L’argomentazione, in sostanza, è la parte più importante del parere ed è
quella che deve ‘‘brillare’’.
‘‘Argomentare’’, ‘‘arguire’’, ‘‘arguto’’, ‘‘argentino’’ sono infatti termini che
hanno tutti a che fare etimologicamente con l’argento. I filologi ci spiegano che
il significato di ‘‘argento’’ è ‘‘chiaro’’, ‘‘lucente’’. Un argomento degno di questo
nome, pertanto, deve brillare fino a potercisi riflettere, fino a rendere ciò che si
vuole dimostrare ‘‘chiaro e splendente come l’argento tirato a lustro’’.
Anche in sede d’esame, per l’aspirante avvocato, le difficoltà non sono minori:
si tratta di trovare gli argomenti, selezionarli, ordinarli ed esporli in modo chiaro
nella stesura del parere, individuando i fondamenti degli indirizzi giurisprudenziali contenuti nei codici annotati, compresi quelli sfavorevoli al proprio assistito.

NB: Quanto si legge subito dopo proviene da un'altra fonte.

$ cat src/rtl/wdt_pkg.sv
package wdt_pkg;

  // Clock rate and the base tick that all long periods are counted in.
  localparam int unsigned CLK_MHZ = 250;
  localparam int unsigned TICK_US = 50;
  localparam int unsigned TICK_CYCLES_DEF = TICK_US * CLK_MHZ;

  // Normal timeouts in microseconds.
  localparam int unsigned WD_TO0_US = 1000;
  localparam int unsigned WD_TO1_US = 4000;
  localparam int unsigned WD_TO2_US = 12500;
  localparam int unsigned WD_TO3_US = 50000;
  localparam int unsigned WD_TO4_US = 200000;
  localparam int unsigned WD_TO5_US = 800000;
  localparam int unsigned WD_TO6_US = 1600000;
  localparam int unsigned WD_TO7_US = 3200000;

  // Long startup delays in microseconds.
  localparam int unsigned WD_SU0_US = 25600000;
  localparam int unsigned WD_SU1_US = 51200000;
  localparam int unsigned WD_SU2_US = 102400000;
  localparam int unsigned WD_SU3_US = 128000000;

  // Periods expressed in ticks.
  localparam int CNT_W = 22;
  localparam logic [CNT_W-1:0] WD_TO0_TICKS = CNT_W'(WD_TO0_US / TICK_US);
  localparam logic [CNT_W-1:0] WD_TO1_TICKS = CNT_W'(WD_TO1_US / TICK_US);
  localparam logic [CNT_W-1:0] WD_TO2_TICKS = CNT_W'(WD_TO2_US / TICK_US);
  localparam logic [CNT_W-1:0] WD_TO3_TICKS = CNT_W'(WD_TO3_US / TICK_US);
  localparam logic [CNT_W-1:0] WD_TO4_TICKS = CNT_W'(WD_TO4_US / TICK_US);
  localparam logic [CNT_W-1:0] WD_TO5_TICKS = CNT_W'(WD_TO5_US / TICK_US);
  localparam logic [CNT_W-1:0] WD_TO6_TICKS = CNT_W'(WD_TO6_US / TICK_US);
  localparam logic [CNT_W-1:0] WD_TO7_TICKS = CNT_W'(WD_TO7_US / TICK_US);
  localparam logic [CNT_W-1:0] WD_SU0_TICKS = CNT_W'(WD_SU0_US / TICK_US);
  localparam logic [CNT_W-1:0] WD_SU1_TICKS = CNT_W'(WD_SU1_US / TICK_US);
  localparam logic [CNT_W-1:0] WD_SU2_TICKS = CNT_W'(WD_SU2_US / TICK_US);
  localparam logic [CNT_W-1:0] WD_SU3_TICKS = CNT_W'(WD_SU3_US / TICK_US);

  // Alarm pulse length in system clock cycles when expiry drives reset.
  localparam logic [1:0] ALARM_PULSE_CYCLES = 2'h3;

  // Register offsets.
  localparam logic [7:0] MODE_OFFSET = 8'h4d;
  localparam logic [7:0] CFG_OFFSET = 8'h55;
  localparam logic [7:0] STATUS_OFFSET = 8'h56;

  // Reset values.
  localparam logic [7:0] MODE_RESET = 8'h01;
  localparam logic [7:0] CFG_RESET = 8'h00;

  // Mode register fields.
  localparam int MODE_SEQ_DIS_BIT = 0;
  localparam int MODE_MARGIN_BIT = 1;
  localparam int MODE_EW_OV_BIT = 2;
  localparam int MODE_INDEP_BIT = 3;

  // Configuration register fields.
  localparam int CFG_TO_LSB = 0;
  localparam int CFG_SU_LSB = 3;
  localparam int CFG_EN_BIT = 5;
  localparam int CFG_SU_EN_BIT = 6;
  localparam int CFG_RST_EN_BIT = 7;

  // Watchdog states.
  typedef enum logic [2:0] {
    WD_OFF,
    WD_STARTUP,
    WD_RUN,
    WD_ALARM,
    WD_PULSE
  } wd_state_t;

endpackage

In alcuni casi, la difficoltà si spinge fino a dover delineare una strategia difensiva motivata, anche in assenza di un supporto giurisprudenziale utile alla soluzione del caso.

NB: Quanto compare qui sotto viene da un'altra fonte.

--- src/rtl/sbc_pkg.sv ---
package sbc_pkg;

    // ****************************************
    // Widths and disparity values
    // ****************************************
    localparam int BYTE_W = 8;
    localparam int CHAR_W = 10;
    localparam int FIFO_DEPTH = 4;
    localparam logic RD_NEG = 1'b0;
    localparam logic RD_POS = 1'b1;
    localparam logic RD_RESET = RD_NEG;

    // ****************************************
    // Sub-block field positions (a at msb)
    // ****************************************
    localparam int SUB6_HI = 9;
    localparam int SUB6_LO = 4;
    localparam int SUB4_HI = 3;
    localparam int SUB4_LO = 0;

    // ****************************************
    // Balanced patterns that force disparity
    // ****************************************
    localparam logic [5:0] SUB6_FORCE_POS = 6'h07;
    localparam logic [5:0] SUB6_FORCE_NEG = 6'h38;
    localparam logic [3:0] SUB4_FORCE_POS = 4'h3;
    localparam logic [3:0] SUB4_FORCE_NEG = 4'hC;

    // ****************************************
    // Code tables, negative running disparity
    // ****************************************
    localparam logic [5:0] TBL6 [32] = '{
        6'h27, 6'h1D, 6'h2D, 6'h31, 6'h35, 6'h29, 6'h19, 6'h38,
        6'h39, 6'h25, 6'h15, 6'h34, 6'h0D, 6'h2C, 6'h1C, 6'h17,
        6'h1B, 6'h23, 6'h13, 6'h32, 6'h0B, 6'h2A, 6'h1A, 6'h3A,
        6'h33, 6'h26, 6'h16, 6'h36, 6'h0E, 6'h2E, 6'h1E, 6'h2B};
    localparam logic [3:0] TBL4 [8] = '{
        4'hB, 4'h9, 4'h5, 4'hC, 4'hD, 4'hA, 4'h6, 4'hE};
    localparam logic [3:0] ALT4 = 4'h7;
    localparam logic [5:0] K28_6B = 6'h0F;

    // ****************************************
    // Code groups with special handling
    // ****************************************
    localparam logic [4:0] X_K28 = 5'h1C;
    localparam logic [4:0] X_K23 = 5'h17;
    localparam logic [4:0] X_K27 = 5'h1B;
    localparam logic [4:0] X_K29 = 5'h1D;
    localparam logic [4:0] X_K30 = 5'h1E;
    localparam logic [2:0] Y_ALT = 3'h7;

    typedef struct packed {
        logic k;
        logic [BYTE_W-1:0] data;
    } sbc_byte_type;

    typedef struct packed {
        logic err;
        logic k;
        logic [BYTE_W-1:0] data;
    } sbc_dec_type;

endpackage : sbc_pkg

--- src/rtl/sbc_codec.sv ---
// Overview of operation
// - Serial bits leave in order a b c d e i f g h j.
// - Primitive characters leave in arrival order, distinguishing one first.
// - Frame characters leave in arrival order, delimiter to delimiter.
// - One shared encode function both generates and checks characters.
// - Each byte has a code for negative and for positive disparity.
// - Transmit disparity starts at a fixed value after reset.
// - Transmit disparity updates from each character sent.
// - Receive disparity starts at a fixed value after reset.
// - Every received character is checked and updates receive disparity.
// - Six-bit sub-block is abcdei, four-bit sub-block is fghj.
// - Disparity chains: previous character, six-bit, then four-bit.
// - More ones gives positive, more zeros gives negative.
// - 000111 and 0011 end positive; 111000 and 1100 end negative.
// - Other balanced sub-blocks keep the starting disparity.
// - Forced patterns emitted only from the matching starting disparity.
// - Data bytes encode per table, 00h to 100111 0100 or 011000 1011.
// - Low five byte bits select xx, high three select y.
// - Byte bit 0 is A; a separate flag marks control bytes.
// - Only listed control characters are generated or accepted.
// - Transmit and receive disparity are separate registers.
`timescale 1ns/1ps

module sbc_fifo
    import sbc_pkg::*;
#(
    parameter int WIDTH = 9,
    parameter int DEPTH = 4
) (
    input wire logic clock,
    input wire logic rst_b,
    input wire logic ce,
    input wire logic [WIDTH-1:0] in_data,
    input wire logic in_valid,
    output logic in_ready,
    output logic [WIDTH-1:0] out_data,
    output logic out_valid,
    input wire logic out_ready
);
    localparam int PW = (DEPTH > 1) ? $clog2(DEPTH) : 1;
    localparam int CW = $clog2(DEPTH + 1);

    logic [WIDTH-1:0] mem_ff [DEPTH];
    logic [PW-1:0] wr_ff, nxt_wr, rd_ff, nxt_rd;
    logic [CW-1:0] cnt_ff, nxt_cnt;
    logic ready_ff, nxt_ready;
    logic push, pop;

    // ****************************************
    // Pointers and honest flags
    // ****************************************
    always_comb begin
        push = in_valid && ready_ff;
        pop = out_valid && out_ready;
        nxt_wr = wr_ff;
        nxt_rd = rd_ff;
        if (push) begin
            nxt_wr = (wr_ff == PW'(DEPTH - 1)) ? '0 : wr_ff + 1'b1;
        end
        if (pop) begin
            nxt_rd = (rd_ff == PW'(DEPTH - 1)) ? '0 : rd_ff + 1'b1;
        end
        nxt_cnt = cnt_ff + CW'(push) - CW'(pop);
        // Registered ready keeps the source path short
        nxt_ready = (nxt_cnt != CW'(DEPTH));
    end

    always_ff @(posedge clock or negedge rst_b) begin
        if (!rst_b) begin
            wr_ff <= '0;
            rd_ff <= '0;
            cnt_ff <= '0;
            ready_ff <= 1'b0;
        end else if (ce) begin
            wr_ff <= nxt_wr;
            rd_ff <= nxt_rd;
            cnt_ff <= nxt_cnt;
            ready_ff <= nxt_ready;
        end
    end

    always_ff @(posedge clock) begin
        if (ce && push) begin
            mem_ff[wr_ff] <= in_data;
        end
    end

    assign in_ready = ready_ff;
    assign out_valid = (cnt_ff != '0);
    assign out_data = mem_ff[rd_ff];
endmodule : sbc_fifo

module sbc_codec
    import sbc_pkg::*;
#(
    parameter int DEPTH = FIFO_DEPTH
) (
    input wire logic clock,
    input wire logic rst_b,
    input wire logic ce,
    input wire sbc_byte_type tx_in,
    input wire logic tx_in_valid,
    output logic tx_in_ready,
    output logic tx_bit,
    output logic tx_bit_valid,
    output logic tx_rd,
    input wire logic [CHAR_W-1:0] rx_char,
    input wire logic rx_char_valid,
    output sbc_dec_type rx_out,
    output logic rx_out_valid,
    output logic rx_rd
);

    // ****************************************
    // Disparity of one sub-block
    // ****************************************
    function automatic logic sub_rd6(input logic [5:0] s, input logic rd);
        logic [2:0] ones;
        ones = 3'(s[0]) + 3'(s[1]) + 3'(s[2]) + 3'(s[3]) + 3'(s[4])
            + 3'(s[5]);
        if (ones > 3'd3) begin
            return RD_POS;
        end else if (ones < 3'd3) begin
            return RD_NEG;
        end else if (s == SUB6_FORCE_POS) begin
            return RD_POS;
        end else if (s == SUB6_FORCE_NEG) begin
            return RD_NEG;
        end else begin
            return rd;
        end
    endfunction : sub_rd6

    function automatic logic sub_rd4(input logic [3:0] s, input logic rd);
        logic [2:0] ones;
        ones = 3'(s[0]) + 3'(s[1]) + 3'(s[2]) + 3'(s[3]);
        if (ones > 3'd2) begin
            return RD_POS;
        end else if (ones < 3'd2) begin
            return RD_NEG;
        end else if (s == SUB4_FORCE_POS) begin
            return RD_POS;
        end else if (s == SUB4_FORCE_NEG) begin
            return RD_NEG;
        end else begin
            return rd;
        end
    endfunction : sub_rd4

    // Six-bit result feeds the four-bit start
    function automatic logic char_rd(input logic [CHAR_W-1:0] c,
                                     input logic rd);
        logic r6;
        r6 = sub_rd6(c[SUB6_HI:SUB6_LO], rd);
        return sub_rd4(c[SUB4_HI:SUB4_LO], r6);
    endfunction : char_rd

    // ****************************************
    // Control character check
    // ****************************************
    function automatic logic k_ok(input logic [BYTE_W-1:0] b);
        logic [4:0] x;
        x = b[4:0];
        return (x == X_K28) || ((b[7:5] == Y_ALT) && ((x == X_K23)
            || (x == X_K27) || (x == X_K29) || (x == X_K30)));
    endfunction : k_ok

    // ****************************************
    // Encoder shared by both directions
    // ****************************************
    function automatic logic [CHAR_W-1:0] enc(input logic [BYTE_W-1:0] b,
                                             input logic k,
                                             input logic rd);
        logic [4:0] x;
        logic [2:0] y;
        logic [5:0] c6;
        logic [3:0] c4;
        logic r6;
        logic alt;
        logic bal4;
        logic inv4;
        x = b[4:0];
        y = b[7:5];
        c6 = (k && x == X_K28) ? K28_6B : TBL6[x];
        // At positive disparity, complement if more ones, or if 000111 or 111000
        if (rd == RD_POS
            && (sub_rd6(c6, RD_NEG) != RD_NEG || c6 == SUB6_FORCE_NEG)) begin
            c6 = ~c6;
        end
        r6 = sub_rd6(c6, rd);
        // Alternate form keeps run length at five
        alt = (y == Y_ALT) && (k
            || (r6 == RD_NEG && (x == 5'h11 || x == 5'h12 || x == 5'h14))
            || (r6 == RD_POS && (x == 5'h0B || x == 5'h0D || x == 5'h0E)));
        c4 = alt ? ALT4 : TBL4[y];
        bal4 = (sub_rd4(c4, RD_NEG) == RD_POS) && (c4 != SUB4_FORCE_POS)
            ? 1'b0 : (sub_rd4(c4, RD_POS) == RD_NEG && c4 != SUB4_FORCE_NEG)
            ? 1'b0 : 1'b1;
        if (!bal4 || c4 == SUB4_FORCE_NEG) begin
            inv4 = (r6 == RD_POS);
        end else begin
            inv4 = k && (r6 == RD_NEG);
        end
        if (inv4) begin
            c4 = ~c4;
        end
        return {c6, c4};
    endfunction : enc

    // ****************************************
    // Transmit path: buffer, encoder, shifter
    // ****************************************
    sbc_byte_type q_data;
    logic q_valid;
    logic q_ready;
    logic [CHAR_W-2:0] sh_ff, nxt_sh;
    logic [3:0] left_ff, nxt_left;
    logic bit_ff, nxt_bit;
    logic bitv_ff, nxt_bitv;
    logic trd_ff, nxt_trd;
    logic [CHAR_W-1:0] tx_code;

    // Strict FIFO order keeps primitives and frames intact
    sbc_fifo #(
        .WIDTH($bits(sbc_byte_type)),
        .DEPTH(DEPTH)
    ) u_fifo (
        .clock(clock),
        .rst_b(rst_b),
        .ce(ce),
        .in_data(tx_in),
        .in_valid(tx_in_valid),
        .in_ready(tx_in_ready),
        .out_data(q_data),
        .out_valid(q_valid),
        .out_ready(q_ready)
    );

    always_comb begin
        tx_code = enc(q_data.data, q_data.k, trd_ff);
        // Shifter busy stalls the buffer drain
        q_ready = (left_ff == 4'h0);
        nxt_sh = sh_ff;
        nxt_left = left_ff;
        nxt_bit = bit_ff;
        nxt_bitv = 1'b0;
        nxt_trd = trd_ff;
        if (left_ff != 4'h0) begin
            nxt_bit = sh_ff[CHAR_W-2];
            nxt_sh = {sh_ff[CHAR_W-3:0], 1'b0};
            nxt_left = left_ff - 4'h1;
            nxt_bitv = 1'b1;
        end else if (q_valid) begin
            // Illegal control bytes are dropped, never sent
            if (!q_data.k || k_ok(q_data.data)) begin
                nxt_bit = tx_code[CHAR_W-1];
                nxt_sh = tx_code[CHAR_W-2:0];
                nxt_left = 4'(CHAR_W - 1);
                nxt_bitv = 1'b1;
                nxt_trd = char_rd(tx_code, trd_ff);
            end
        end
    end

    always_ff @(posedge clock or negedge rst_b) begin
        if (!rst_b) begin
            sh_ff <= '0;
            left_ff <= 4'h0;
            bit_ff <= 1'b0;
            bitv_ff <= 1'b0;
            trd_ff <= RD_RESET;
        end else if (ce) begin
            sh_ff <= nxt_sh;
            left_ff <= nxt_left;
            bit_ff <= nxt_bit;
            bitv_ff <= nxt_bitv;
            trd_ff <= nxt_trd;
        end
    end

    // ****************************************
    // Receive path: decode and check
    // ****************************************
    sbc_dec_type dec_ff, nxt_dec;
    logic decv_ff, nxt_decv;
    logic rrd_ff, nxt_rrd;
    logic [BYTE_W:0] cand;

    always_comb begin
        nxt_dec = dec_ff;
        nxt_decv = 1'b0;
        nxt_rrd = rrd_ff;
        cand = '0;
        if (rx_char_valid) begin
            nxt_dec = '{err: 1'b1, k: 1'b0, data: '0};
            // Exhaustive match against the encoder's own output
            for (int i = 0; i < 512; i++) begin
                cand = (BYTE_W + 1)'(i);
                if ((!cand[BYTE_W] || k_ok(cand[BYTE_W-1:0])) &&
                    enc(cand[BYTE_W-1:0], cand[BYTE_W], rrd_ff) == rx_char)
                begin
                    nxt_dec = '{err: 1'b0, k: cand[BYTE_W],
                                data: cand[BYTE_W-1:0]};
                end
            end
            nxt_decv = 1'b1;
            nxt_rrd = char_rd(rx_char, rrd_ff);
        end
    end

    always_ff @(posedge clock or negedge rst_b) begin
        if (!rst_b) begin
            dec_ff <= '0;
            decv_ff <= 1'b0;
            rrd_ff <= RD_RESET;
        end else if (ce) begin
            dec_ff <= nxt_dec;
            decv_ff <= nxt_decv;
            rrd_ff <= nxt_rrd;
        end
    end

    assign tx_bit = bit_ff;
    assign tx_bit_valid = bitv_ff;
    assign tx_rd = trd_ff;
    assign rx_out = dec_ff;
    assign rx_out_valid = decv_ff;
    assign rx_rd = rrd_ff;
endmodule : sbc_codec

--- config.mk ---
export PLATFORM = sky130hd
export DESIGN_NAME = sbc_codec
export DESIGN_NICKNAME = d
export VERILOG_FILES = /design/src/rtl/sbc_pkg.sv /design/src/rtl/sbc_codec.sv
export SDC_FILE = /design/constraint.sdc
export NUM_CORES = 1
export LEC_CHECK = 0
export BUFFER_PORTS_ARGS = -buffer_cell sky130_fd_sc_hd__buf_2
export CAP_MARGIN = 20
export CORE_UTILIZATION = 50
export DETAILED_ROUTE_END_ITERATION = 10
export MAX_ROUTING_LAYER = met4
export PLACE_DENSITY_LB_ADDON = 0.12
export SKIP_CTS_REPAIR_TIMING = 1
export SLEW_MARGIN = 20
export SYNTH_ARGS = -nofsm -noshare
export SYNTH_HDL_FRONTEND = slang
export SYNTH_SLANG_ARGS = --single-unit
--- constraint.sdc ---
create_clock -name clock -period 29.1 [get_ports clock]
set_clock_uncertainty 0.05 [all_clocks]
set_input_delay 2.91 -clock clock [delete_from_list [all_inputs] [get_ports clock]]
set_output_delay 2.91 -clock clock [all_outputs]
set_load 0.01 [all_outputs]
==> results.yml, run 1 <==
routing:
  dr_total_vias: 8973
  routed_wirelength_mm: 28.7
  drt-pass1-iter-count: 6
  drc: 0
  drt_iter0_markers: 1380
  viasPerCell: 6.89
  postRouteAntennaNets: 0
  wl_per_cell_um: 22.0
clocking:
  cts-buffers-inserted: 9
  cts.sinks: 72
  htree_levels: 3
  cts_buffer_depth: 2
  cts_tree: "yes"
  path_clk_slew_ns: 0.06
  clk_latency_ns: 0.34
  cts-root-buf: "clkbuf_16"
sta:
  fin_crit_sh_pct: 37.4
  finalSetupTns_ns: 0
  min_period_ns: 10.90
  fmax_mhz: 91.8
  finalSetupViolations: 0
  hold_viol_final: 0
  relSlewSlack_pct: 30.7
  worst_pin_slew_ns: 1.03
  rsz0062_at_grt: "no"
  drv_slew: 0
global_route:
  grt_use_total_pct: 34.2
  grt-ovfl-total: 0
  grt_first_pass_wirelength_mm: 45.3
  grt_start_max_net_pins: 38
  grt_pass1_vias: 8027
  antenna_found_initial: 0
synth:
  ys_ff_latch: 72
  synth_ff_type: "edfxtp_1"
  syn-num-nets: 1156
  synth_edf_count: 36
  yosys.area.top_type: "edfxtp_1"
  syn_inst: 1082
  synth.yosys.seq_area_share_pct: 23.5
  synth-async-reset-ratio_pct: 50.0
  synth.distinct_cells: 87
  post-synth-top-area-fraction_pct: 12.8
  synth_area_mm2: 0.00844
  synth_area_leaders: "edfxtp_1, dfrtp_1, ha_1, nand2_1, o21ai_0"
  synth_warnings: 0
  syn_avg_cell_area_um2: 7.80
floorplanning:
  num_rows: 47
  fp.dieW_um: 132
  core_area_mm2: 0.0165
  dieArea_mm2: 0.0174
  ios: 40
  die_height_um: 132
  initial_core_util_pct: 51.1
setup_path:
  crit_family: "adder cells"
  cp_max_fo: 16
  reg2reg_from: "u_fifo.rd_ff[0]"
  cp-start-kind: "flop"
  crit_type: "flop to flop"
  end_kind: "flop"
  critPathRequiredTime_ns: 29.28
  worst-path-buf-inv: 4
  crit_arrival_ns: 11.08
  cpMaxStageDelayCell: "dfrtp_1"
  cpPeakStageDelay_ns: 0.81
  startpoint: "u_fifo.rd_ff[0]"
  cpMostUsedCell: "ha_1"
cells_and_area:
  area_growth_pct: 6.75
  finalInstanceArea_mm2: 0.00901
  multi_input_area_mm2: 0.00602
  nets: 1151
  drive_gt1_share_pct: 7.76
  seqCellArea_mm2: 0.00198
  nFillCells: 1608
  n_antenna_cell: 0
place:
  io_buffers: 39
  dp_hpwl_mm: 21.0
  finalWeightedCongestion: 1.02
  dpl_cell_area_mm2: 0.00872
hold_path:
  worstHoldStart: "tx_bit"
  hold_path_class: "flop to flop"
power_and_ir_drop:
  p_per_area_mw_per_mm2: 114
  p_leak_nw: 3.55
  peakVddDrop_v: 0.000129
flow_run:
  drv_cap: 0
run_status:
  outcome: "finished clean"
[where the power goes]
group	leakage (nW)	total (mW)	internal (mW)	switching, mW
clock network	0.137	0.110	0.0664	0.0435
logic	2.65	0.762	0.326	0.436
registers	0.769	0.151	0.130	0.0213
[kinds of logic (layout without fill, tap and decap cells)]
kind of cell    after synthesis  after routing  synth area share [%]
flops                        72             72                  23.5
fa+ha+maj                    50             50                  8.30
simple gates                430            430                  25.3
xor+xnor                     18             18                  1.87
compound gates              363            363                  29.5
buf+inv                     109            109                  5.20
mux                          40             40                  6.27
[area by class of cell]
| type | count | area share, % |
|---|---|---|
| sequential | 72 | 22.0 |
| timing repair buffer | 49 | 3.00 |
| tap | 220 | 3.06 |
| multi-input combinational | 901 | 66.9 |
| clock inverter | 5 | 0.653 |
| inverter | 44 | 1.83 |
| clock buffer | 11 | 2.58 |
[state kept, by name, indices dropped and copies added, names as in the netlist, 2 cells and up]
| signal | flops |
|---|---|
| u_fifo.wr_ff | 2 |
| u_fifo.mem_ff | 36 |
| u_fifo.cnt_ff | 3 |
| rx_out | 10 |
| sh_ff | 9 |
| left_ff | 4 |
| u_fifo.rd_ff | 2 |
[tightest hold or removal path, cell delays in order (launching register included)]
cell	delay (ns)
dfrtp_1	0.33
nand2_1	0.04
o21ai_0	0.06
[path summary, 6_finish.rpt]
path                             end  slack, ns  depth (start not counted)
setup / recovery               tx_rd      18.20                         36
hold / removal                tx_bit       0.43                          2
setup reg to reg               tx_rd      18.20                         36
hold reg to reg               tx_bit       0.43                          2
max in group asynchronous  rx_out[0]      25.83                          1
min in group asynchronous      rx_rd       2.62                          1
[synthesized netlist by cell type (12+ instances only)]
master and count:
nand2_1 121, nor2_1 93, o21ai_0 74, a21oi_1 72, clkbuf_1 49, nand3_1 48
inv_1 43, ha_1 40, dfrtp_1 36, edfxtp_1 36, a31oi_1 32, mux2i_1 27
and2_1 24, nand2b_1 23, nor2b_1 22, nor3_1 19, o22ai_1 19, and3_1 15
a22oi_1 14, a32oi_1 12, nand4_1 12
[per-layer routing]
| metal | part of all wire, % | track usage (%) | wire length [um] |
|---|---|---|---|
| met5 | 0 | - | 0 |
| met4 | 3.7 | 12.2 | 1070 |
| met3 | 12 | 7.80 | 3350 |
| met2 | 41 | 46.7 | 11700 |
| met1 | 44 | 48.9 | 12600 |
[per-stage QoR]
stage	setup slack [ns]	instances	hold WS [ns]	util, %	total power [mW]
after floorplan	19.72	1082	0.399	-	0.753
after global placement	18.50	1286	0.410	52.8	0.876
after detailed placement	18.24	1286	0.419	52.8	0.906
after CTS	18.19	1302	0.432	54.5	1.02
after global routing	17.40	1302	0.455	54.5	1.13
final	18.20	1302	0.427	54.5	1.02
[cell usage in the layout (no fill, tap or decap), types with 22 or more instances in the layout]
master    instances
a21oi_1          72
nand2_1         121
dfrtp_1          36
buf_2            39
inv_1            43
o21ai_0          74
nand2b_1         23
a31oi_1          32
nor2_1           93
nand3_1          48
mux2i_1          27
ha_1             40
nor2b_1          22
edfxtp_1         36
and2_1           24
(Power assumes the default switching activity.)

3.2. Canoni per la redazione della parte motiva o argomentativa
L’argomentazione presuppone un’attività interpretativa che consiste in un
procedimento finalizzato ad attribuire un significato giuridico a fenomeni, processi e testi.
Allo scopo di pervenire a soluzioni dotate di validità scientifica si può far ricorso ad alcune tecniche argomentative che di seguito si riportano, iniziando da
quelle che si ricavano dall’art. 12 delle Disposizioni Preliminari al Codice Civile,
e proseguendo con quelle che si possono desumere dalla pura logica.
3.2.1. L’argomentazione letterale
Il principale e primario metodo argomentativo si ottiene utilizzando l’interpretazione letterale, la quale consiste nella determinazione del significato della disposizione in base al suo valore semantico (Cass. n. 11359/1993; Cass. n. 7239/
1991; Cass., Sez. Un., n. 4000 del 1992).
Tale argomentazione, detta anche filologica (dal greco ‘‘amore della parola’’),
si basa sulla esatta individuazione del significato proprio delle singole parole e
di quello che esse assumono nella loro connessione grammaticale o sintattica,
considerando anche la valenza dei segni di interpunzione.
La giurisprudenza ha affermato il primato dell’interpretazione letterale sugli
altri criteri ermeneutici, il cui impiego assume carattere sussidiario a causa della
loro funzione ausiliaria e secondaria, riflettendo l’ordine con cui i diversi criteri
interpretativi sono disciplinati dall’art. 12 delle Preleggi in una gerarchia di valori non alterabili (Consiglio di Stato, Sez. VI, 17 maggio 2003, n. 845).